__EXERCISE__.
From the records below, output exactly the lines running from the line containing "S_AV: begin" through the line containing "if (mul) Q <= two_steps", and no others.

Collected data
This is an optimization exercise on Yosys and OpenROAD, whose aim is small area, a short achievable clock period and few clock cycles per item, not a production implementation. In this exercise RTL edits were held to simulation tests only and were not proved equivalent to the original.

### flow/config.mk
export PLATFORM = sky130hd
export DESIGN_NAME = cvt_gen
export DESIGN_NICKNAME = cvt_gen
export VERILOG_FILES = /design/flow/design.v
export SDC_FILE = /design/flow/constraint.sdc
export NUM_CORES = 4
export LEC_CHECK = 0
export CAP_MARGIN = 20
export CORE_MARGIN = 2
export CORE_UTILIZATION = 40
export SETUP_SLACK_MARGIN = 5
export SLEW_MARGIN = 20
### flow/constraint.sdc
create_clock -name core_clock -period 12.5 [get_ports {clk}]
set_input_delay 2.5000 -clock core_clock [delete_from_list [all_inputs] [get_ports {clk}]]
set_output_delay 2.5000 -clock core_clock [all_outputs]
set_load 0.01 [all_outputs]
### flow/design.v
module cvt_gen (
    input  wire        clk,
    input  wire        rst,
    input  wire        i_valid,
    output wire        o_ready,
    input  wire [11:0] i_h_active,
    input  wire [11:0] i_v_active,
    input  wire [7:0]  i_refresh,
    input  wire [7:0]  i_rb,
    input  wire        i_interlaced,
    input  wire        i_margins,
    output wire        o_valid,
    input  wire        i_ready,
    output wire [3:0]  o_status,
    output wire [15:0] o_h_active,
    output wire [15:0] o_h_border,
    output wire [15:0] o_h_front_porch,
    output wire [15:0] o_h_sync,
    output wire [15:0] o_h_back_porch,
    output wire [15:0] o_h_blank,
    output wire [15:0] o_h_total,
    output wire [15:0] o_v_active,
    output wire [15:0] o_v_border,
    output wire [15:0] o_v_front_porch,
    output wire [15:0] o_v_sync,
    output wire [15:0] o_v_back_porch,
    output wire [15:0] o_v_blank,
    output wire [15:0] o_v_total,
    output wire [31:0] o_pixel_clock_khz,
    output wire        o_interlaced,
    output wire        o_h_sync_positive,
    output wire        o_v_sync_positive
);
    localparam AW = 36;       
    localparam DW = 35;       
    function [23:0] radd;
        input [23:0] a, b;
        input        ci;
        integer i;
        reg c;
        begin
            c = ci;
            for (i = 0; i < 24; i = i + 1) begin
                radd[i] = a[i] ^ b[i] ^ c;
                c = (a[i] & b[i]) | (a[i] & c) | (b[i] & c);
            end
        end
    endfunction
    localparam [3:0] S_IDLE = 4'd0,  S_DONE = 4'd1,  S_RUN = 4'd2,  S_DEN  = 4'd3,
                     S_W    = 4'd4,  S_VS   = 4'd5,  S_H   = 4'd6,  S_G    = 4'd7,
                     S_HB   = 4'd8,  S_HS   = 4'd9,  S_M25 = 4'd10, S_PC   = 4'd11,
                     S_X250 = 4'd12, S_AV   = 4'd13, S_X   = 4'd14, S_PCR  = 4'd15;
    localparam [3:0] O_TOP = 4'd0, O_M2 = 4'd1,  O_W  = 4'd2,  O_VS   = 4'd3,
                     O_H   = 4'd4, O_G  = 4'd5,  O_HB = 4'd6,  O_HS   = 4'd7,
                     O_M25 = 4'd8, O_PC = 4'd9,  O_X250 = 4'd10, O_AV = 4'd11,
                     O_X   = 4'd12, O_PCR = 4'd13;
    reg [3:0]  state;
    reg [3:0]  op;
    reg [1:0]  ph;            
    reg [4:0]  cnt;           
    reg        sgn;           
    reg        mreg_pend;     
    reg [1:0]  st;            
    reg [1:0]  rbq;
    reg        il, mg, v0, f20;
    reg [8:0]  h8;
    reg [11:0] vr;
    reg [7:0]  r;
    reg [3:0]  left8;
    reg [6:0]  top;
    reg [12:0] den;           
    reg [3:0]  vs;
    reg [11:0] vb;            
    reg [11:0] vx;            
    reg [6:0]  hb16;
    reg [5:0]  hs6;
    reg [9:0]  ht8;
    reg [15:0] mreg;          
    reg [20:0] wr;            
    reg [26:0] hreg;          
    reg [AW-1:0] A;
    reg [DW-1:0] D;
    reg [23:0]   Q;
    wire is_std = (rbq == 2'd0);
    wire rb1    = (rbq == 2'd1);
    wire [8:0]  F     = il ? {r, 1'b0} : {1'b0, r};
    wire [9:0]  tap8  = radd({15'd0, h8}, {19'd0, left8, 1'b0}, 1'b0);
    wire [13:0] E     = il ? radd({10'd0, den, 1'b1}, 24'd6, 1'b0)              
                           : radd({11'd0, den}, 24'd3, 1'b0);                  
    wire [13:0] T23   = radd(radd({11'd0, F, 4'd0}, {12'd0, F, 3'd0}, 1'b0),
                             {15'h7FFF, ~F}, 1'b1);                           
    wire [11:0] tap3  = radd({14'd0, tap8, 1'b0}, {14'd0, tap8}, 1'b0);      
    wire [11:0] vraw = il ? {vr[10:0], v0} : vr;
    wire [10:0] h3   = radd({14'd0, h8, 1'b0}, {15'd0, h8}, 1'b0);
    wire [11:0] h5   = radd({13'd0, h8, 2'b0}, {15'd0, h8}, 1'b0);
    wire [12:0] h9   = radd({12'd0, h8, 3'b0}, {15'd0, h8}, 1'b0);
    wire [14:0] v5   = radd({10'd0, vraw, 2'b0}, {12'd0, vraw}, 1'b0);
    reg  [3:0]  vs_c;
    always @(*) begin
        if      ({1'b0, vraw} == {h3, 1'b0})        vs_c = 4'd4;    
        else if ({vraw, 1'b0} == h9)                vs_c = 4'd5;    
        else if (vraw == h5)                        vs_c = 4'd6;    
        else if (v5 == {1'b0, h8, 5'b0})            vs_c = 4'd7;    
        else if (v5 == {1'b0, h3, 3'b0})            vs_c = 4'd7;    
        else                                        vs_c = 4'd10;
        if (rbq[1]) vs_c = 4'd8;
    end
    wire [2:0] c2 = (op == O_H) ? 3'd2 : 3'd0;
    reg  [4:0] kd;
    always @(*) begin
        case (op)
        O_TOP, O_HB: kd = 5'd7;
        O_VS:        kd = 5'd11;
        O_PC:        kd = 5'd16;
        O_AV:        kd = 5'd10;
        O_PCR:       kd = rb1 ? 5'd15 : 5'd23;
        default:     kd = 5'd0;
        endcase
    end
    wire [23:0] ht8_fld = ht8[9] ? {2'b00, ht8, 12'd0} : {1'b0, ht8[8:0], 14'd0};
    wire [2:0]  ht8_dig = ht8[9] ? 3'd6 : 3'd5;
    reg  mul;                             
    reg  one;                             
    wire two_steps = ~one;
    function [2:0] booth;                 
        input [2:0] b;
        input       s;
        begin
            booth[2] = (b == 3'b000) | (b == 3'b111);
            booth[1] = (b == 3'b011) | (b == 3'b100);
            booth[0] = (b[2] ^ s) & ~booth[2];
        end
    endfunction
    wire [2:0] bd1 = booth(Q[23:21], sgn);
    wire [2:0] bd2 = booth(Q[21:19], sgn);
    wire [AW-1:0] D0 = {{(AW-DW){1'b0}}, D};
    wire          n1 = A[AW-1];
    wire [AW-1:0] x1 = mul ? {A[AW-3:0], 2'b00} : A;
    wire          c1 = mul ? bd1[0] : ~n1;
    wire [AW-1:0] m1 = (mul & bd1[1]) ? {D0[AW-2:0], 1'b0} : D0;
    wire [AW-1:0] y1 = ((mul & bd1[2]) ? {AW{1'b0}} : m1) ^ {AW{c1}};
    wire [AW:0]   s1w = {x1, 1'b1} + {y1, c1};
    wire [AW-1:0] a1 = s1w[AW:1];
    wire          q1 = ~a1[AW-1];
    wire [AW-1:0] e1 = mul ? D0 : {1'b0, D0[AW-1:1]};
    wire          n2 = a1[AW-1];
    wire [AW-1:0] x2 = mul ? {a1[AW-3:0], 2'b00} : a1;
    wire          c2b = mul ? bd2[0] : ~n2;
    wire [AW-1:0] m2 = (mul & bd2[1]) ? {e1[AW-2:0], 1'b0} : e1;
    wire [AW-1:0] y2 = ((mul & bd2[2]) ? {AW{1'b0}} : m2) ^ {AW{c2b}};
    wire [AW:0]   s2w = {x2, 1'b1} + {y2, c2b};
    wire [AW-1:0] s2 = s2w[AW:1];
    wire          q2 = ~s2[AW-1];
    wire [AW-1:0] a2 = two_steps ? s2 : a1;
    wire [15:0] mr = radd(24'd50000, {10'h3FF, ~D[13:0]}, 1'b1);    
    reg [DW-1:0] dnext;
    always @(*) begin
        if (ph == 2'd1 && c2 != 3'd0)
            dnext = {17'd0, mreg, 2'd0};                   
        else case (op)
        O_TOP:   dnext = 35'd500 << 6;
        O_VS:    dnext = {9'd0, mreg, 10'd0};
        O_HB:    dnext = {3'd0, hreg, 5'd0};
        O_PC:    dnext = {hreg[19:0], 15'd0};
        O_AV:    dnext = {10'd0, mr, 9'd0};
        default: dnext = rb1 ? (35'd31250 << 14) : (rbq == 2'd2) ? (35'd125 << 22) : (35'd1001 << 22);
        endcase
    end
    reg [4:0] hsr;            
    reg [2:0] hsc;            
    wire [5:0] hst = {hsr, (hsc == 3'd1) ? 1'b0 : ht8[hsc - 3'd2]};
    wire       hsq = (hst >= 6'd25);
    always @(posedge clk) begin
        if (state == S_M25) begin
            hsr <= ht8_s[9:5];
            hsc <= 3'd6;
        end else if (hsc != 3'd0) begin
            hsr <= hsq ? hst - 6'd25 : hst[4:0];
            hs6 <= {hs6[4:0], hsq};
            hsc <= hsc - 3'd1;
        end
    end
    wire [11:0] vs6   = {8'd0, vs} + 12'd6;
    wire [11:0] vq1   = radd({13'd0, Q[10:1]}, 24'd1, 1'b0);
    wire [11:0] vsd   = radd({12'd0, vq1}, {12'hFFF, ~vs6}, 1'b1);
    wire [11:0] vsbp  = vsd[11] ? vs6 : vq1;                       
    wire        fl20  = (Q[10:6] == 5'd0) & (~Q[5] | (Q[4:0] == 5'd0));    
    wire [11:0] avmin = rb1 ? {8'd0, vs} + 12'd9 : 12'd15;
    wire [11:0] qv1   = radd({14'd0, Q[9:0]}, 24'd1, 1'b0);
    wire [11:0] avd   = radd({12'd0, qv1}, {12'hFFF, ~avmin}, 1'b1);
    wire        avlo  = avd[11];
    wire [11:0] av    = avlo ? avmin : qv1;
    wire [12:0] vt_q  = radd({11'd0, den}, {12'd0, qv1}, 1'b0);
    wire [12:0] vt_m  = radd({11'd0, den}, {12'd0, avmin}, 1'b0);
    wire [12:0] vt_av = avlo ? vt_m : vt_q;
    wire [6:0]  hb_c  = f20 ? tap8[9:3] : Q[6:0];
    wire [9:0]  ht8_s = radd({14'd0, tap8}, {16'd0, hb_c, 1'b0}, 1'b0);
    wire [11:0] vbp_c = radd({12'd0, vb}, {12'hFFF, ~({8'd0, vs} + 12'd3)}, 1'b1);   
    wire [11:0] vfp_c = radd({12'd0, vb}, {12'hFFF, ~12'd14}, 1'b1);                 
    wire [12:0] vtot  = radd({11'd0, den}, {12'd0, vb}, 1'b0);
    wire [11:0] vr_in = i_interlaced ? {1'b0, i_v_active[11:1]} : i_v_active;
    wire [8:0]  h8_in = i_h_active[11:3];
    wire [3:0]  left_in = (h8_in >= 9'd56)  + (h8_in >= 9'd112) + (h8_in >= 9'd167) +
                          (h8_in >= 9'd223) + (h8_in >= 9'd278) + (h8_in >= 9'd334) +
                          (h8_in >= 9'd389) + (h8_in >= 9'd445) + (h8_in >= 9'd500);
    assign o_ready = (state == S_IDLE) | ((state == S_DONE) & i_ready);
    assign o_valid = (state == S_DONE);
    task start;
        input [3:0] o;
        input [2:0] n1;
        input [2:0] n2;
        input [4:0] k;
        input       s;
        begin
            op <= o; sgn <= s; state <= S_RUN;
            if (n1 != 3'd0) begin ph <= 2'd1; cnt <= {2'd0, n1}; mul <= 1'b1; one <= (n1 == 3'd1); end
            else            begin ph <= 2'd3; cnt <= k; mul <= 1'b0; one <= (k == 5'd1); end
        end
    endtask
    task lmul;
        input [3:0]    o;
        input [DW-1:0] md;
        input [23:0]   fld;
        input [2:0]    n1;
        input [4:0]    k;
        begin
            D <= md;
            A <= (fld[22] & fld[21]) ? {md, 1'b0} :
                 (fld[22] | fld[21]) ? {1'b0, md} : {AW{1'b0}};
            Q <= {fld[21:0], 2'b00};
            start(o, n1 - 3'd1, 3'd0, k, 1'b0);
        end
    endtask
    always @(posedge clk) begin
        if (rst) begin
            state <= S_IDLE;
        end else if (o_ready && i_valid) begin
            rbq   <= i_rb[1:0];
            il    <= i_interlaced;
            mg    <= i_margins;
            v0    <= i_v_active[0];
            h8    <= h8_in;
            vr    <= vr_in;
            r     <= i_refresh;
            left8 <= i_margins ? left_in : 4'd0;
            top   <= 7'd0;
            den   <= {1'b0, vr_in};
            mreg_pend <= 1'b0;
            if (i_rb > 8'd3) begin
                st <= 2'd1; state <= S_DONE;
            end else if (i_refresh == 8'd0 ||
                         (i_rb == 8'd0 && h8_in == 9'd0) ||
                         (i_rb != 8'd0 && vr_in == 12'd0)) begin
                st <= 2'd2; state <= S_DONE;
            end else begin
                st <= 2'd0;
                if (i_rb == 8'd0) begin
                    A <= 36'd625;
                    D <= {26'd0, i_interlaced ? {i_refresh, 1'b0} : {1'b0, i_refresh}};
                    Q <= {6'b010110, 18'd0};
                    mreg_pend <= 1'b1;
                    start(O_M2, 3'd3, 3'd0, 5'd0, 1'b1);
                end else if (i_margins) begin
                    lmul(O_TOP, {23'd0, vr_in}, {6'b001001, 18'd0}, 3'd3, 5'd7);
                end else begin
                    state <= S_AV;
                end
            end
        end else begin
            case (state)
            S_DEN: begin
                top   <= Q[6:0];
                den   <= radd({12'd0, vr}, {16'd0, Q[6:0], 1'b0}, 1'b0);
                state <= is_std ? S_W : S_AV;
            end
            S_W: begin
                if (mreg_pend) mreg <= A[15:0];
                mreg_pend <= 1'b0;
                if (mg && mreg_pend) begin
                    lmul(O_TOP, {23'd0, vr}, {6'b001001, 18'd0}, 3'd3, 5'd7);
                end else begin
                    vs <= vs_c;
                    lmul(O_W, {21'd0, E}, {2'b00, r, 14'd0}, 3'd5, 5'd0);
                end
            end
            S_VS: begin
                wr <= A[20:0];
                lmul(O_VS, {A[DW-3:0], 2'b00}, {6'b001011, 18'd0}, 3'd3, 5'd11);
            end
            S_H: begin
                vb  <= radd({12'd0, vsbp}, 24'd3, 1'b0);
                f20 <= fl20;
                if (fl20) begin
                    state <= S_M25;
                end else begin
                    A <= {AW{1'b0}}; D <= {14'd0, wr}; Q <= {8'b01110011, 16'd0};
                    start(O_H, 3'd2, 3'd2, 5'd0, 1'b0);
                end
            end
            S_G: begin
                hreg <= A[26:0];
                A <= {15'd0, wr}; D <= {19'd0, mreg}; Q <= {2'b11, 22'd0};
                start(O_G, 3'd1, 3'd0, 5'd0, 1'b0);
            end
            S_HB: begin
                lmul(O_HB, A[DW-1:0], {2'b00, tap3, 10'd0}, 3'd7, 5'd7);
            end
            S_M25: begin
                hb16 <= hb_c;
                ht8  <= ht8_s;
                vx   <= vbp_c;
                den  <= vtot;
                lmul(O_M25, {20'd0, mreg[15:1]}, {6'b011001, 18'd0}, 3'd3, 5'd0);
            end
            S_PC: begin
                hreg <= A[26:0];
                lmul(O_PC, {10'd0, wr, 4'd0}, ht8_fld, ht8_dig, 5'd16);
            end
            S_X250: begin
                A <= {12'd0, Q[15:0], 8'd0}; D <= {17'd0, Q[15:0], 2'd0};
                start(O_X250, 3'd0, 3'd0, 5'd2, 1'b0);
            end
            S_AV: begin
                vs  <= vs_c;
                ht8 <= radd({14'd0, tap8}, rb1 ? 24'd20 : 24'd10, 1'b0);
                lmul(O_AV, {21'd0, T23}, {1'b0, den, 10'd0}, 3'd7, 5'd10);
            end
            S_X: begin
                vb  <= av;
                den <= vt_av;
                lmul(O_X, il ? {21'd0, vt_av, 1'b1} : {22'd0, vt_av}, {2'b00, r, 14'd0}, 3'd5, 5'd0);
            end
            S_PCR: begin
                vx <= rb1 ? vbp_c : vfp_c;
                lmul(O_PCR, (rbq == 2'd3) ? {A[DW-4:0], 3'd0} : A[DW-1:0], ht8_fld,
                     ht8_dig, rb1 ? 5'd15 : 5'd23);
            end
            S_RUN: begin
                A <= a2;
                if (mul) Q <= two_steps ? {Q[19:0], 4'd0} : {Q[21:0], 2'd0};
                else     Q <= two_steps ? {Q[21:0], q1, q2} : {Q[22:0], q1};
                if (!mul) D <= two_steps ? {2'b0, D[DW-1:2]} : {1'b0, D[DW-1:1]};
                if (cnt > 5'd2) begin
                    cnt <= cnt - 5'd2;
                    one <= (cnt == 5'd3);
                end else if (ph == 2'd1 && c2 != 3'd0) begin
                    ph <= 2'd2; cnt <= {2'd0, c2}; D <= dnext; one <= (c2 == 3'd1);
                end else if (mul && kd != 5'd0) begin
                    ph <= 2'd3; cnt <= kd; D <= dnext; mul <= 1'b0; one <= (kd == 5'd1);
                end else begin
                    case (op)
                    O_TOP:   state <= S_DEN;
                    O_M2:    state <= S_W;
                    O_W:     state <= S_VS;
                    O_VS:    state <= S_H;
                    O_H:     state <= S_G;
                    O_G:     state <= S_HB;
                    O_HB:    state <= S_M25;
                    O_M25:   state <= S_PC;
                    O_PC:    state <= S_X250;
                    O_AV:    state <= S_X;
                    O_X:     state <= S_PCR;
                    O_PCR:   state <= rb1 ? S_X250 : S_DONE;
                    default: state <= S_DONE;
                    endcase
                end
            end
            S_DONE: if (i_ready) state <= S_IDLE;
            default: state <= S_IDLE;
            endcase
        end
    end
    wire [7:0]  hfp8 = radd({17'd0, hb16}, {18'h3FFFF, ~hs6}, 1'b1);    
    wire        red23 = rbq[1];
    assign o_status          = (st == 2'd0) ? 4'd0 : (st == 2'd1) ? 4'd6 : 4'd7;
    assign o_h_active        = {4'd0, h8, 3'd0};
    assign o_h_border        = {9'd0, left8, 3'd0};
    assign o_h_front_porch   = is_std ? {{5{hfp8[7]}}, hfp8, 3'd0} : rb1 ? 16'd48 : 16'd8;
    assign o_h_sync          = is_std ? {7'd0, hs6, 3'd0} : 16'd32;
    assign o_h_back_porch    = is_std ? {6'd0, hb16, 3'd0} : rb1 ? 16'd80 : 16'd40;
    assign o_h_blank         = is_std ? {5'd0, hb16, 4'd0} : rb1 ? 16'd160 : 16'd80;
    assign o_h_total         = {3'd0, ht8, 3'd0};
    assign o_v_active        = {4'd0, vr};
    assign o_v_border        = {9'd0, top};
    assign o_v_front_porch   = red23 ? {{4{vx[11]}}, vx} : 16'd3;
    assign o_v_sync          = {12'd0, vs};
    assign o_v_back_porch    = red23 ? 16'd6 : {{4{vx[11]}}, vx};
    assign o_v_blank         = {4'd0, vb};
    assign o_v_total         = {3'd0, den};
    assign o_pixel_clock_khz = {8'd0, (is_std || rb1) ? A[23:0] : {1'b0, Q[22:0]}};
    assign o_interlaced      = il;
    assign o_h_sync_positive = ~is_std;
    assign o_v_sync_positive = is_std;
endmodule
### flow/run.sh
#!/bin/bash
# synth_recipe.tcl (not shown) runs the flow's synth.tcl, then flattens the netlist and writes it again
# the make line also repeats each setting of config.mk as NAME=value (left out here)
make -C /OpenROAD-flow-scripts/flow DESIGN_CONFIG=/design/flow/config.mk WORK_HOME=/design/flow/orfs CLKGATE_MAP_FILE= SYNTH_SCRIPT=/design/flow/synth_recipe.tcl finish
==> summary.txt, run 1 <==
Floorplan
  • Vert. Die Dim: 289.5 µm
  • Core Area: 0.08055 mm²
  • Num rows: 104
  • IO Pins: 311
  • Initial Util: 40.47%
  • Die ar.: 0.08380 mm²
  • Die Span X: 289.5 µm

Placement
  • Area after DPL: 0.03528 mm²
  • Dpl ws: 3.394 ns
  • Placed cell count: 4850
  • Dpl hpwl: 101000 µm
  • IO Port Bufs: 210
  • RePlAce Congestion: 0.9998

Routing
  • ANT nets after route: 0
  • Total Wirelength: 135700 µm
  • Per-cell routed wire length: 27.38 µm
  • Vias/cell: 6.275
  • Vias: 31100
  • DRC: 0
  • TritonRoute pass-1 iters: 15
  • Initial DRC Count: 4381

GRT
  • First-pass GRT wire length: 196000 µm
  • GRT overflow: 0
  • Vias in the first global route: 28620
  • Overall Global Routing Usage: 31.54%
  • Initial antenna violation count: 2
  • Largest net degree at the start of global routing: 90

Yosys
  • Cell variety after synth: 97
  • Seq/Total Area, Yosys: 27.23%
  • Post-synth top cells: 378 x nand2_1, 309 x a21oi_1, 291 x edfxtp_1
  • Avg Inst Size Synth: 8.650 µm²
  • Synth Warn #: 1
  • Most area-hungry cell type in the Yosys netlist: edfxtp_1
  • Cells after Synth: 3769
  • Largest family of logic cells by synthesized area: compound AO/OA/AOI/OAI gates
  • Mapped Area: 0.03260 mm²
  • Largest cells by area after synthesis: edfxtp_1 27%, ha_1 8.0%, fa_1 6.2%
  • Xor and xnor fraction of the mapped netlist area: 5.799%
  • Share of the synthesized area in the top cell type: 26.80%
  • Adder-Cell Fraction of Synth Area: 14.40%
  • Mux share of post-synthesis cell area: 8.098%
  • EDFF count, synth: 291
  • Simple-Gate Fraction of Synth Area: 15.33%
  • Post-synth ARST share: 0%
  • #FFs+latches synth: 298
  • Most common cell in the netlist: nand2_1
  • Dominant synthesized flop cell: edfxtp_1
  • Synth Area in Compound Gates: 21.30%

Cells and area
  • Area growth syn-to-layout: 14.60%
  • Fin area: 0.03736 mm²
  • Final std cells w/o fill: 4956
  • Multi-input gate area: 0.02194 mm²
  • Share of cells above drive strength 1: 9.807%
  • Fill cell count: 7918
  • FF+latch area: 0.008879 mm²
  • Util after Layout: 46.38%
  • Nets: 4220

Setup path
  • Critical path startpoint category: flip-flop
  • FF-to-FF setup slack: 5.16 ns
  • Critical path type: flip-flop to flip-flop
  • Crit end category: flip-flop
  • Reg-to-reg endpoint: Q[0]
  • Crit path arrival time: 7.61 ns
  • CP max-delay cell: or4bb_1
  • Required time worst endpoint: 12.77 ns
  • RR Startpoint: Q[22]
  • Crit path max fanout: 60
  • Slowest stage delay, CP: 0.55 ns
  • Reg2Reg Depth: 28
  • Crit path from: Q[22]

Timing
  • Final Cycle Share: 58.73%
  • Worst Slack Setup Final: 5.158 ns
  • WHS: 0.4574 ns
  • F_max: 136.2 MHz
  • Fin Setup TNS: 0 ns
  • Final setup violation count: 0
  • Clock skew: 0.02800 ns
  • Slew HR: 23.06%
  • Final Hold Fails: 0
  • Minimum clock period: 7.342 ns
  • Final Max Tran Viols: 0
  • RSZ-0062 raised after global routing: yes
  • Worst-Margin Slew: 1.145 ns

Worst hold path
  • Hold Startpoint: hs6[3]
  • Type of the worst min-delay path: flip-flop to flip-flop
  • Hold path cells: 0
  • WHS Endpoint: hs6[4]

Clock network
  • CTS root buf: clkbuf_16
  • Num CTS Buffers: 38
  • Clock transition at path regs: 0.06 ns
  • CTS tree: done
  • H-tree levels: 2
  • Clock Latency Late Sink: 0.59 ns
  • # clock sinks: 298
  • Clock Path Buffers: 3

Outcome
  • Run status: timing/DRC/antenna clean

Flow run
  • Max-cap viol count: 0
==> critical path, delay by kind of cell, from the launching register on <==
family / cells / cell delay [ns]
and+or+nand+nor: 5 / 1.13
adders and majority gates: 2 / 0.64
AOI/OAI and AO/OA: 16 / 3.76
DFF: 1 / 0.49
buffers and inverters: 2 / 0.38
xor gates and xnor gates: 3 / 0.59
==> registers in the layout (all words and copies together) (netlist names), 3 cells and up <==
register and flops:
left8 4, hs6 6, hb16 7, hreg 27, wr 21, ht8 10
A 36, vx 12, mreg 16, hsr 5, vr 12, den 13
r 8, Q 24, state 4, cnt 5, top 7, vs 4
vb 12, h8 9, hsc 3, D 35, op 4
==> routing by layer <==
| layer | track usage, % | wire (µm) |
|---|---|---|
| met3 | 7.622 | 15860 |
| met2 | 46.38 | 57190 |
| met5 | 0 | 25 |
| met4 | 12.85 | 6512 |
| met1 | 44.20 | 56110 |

__SOLVED EXERCISE__.
            S_AV: begin
                vs  <= vs_c;
                ht8 <= radd({14'd0, tap8}, rb1 ? 24'd20 : 24'd10, 1'b0);
                lmul(O_AV, {21'd0, T23}, {1'b0, den, 10'd0}, 3'd7, 5'd10);
            end
            S_X: begin
                vb  <= av;
                den <= vt_av;
                lmul(O_X, il ? {21'd0, vt_av, 1'b1} : {22'd0, vt_av}, {2'b00, r, 14'd0}, 3'd5, 5'd0);
            end
            S_PCR: begin
                vx <= rb1 ? vbp_c : vfp_c;
                lmul(O_PCR, (rbq == 2'd3) ? {A[DW-4:0], 3'd0} : A[DW-1:0], ht8_fld,
                     ht8_dig, rb1 ? 5'd15 : 5'd23);
            end
            S_RUN: begin
                A <= a2;
                if (mul) Q <= two_steps ? {Q[19:0], 4'd0} : {Q[21:0], 2'd0};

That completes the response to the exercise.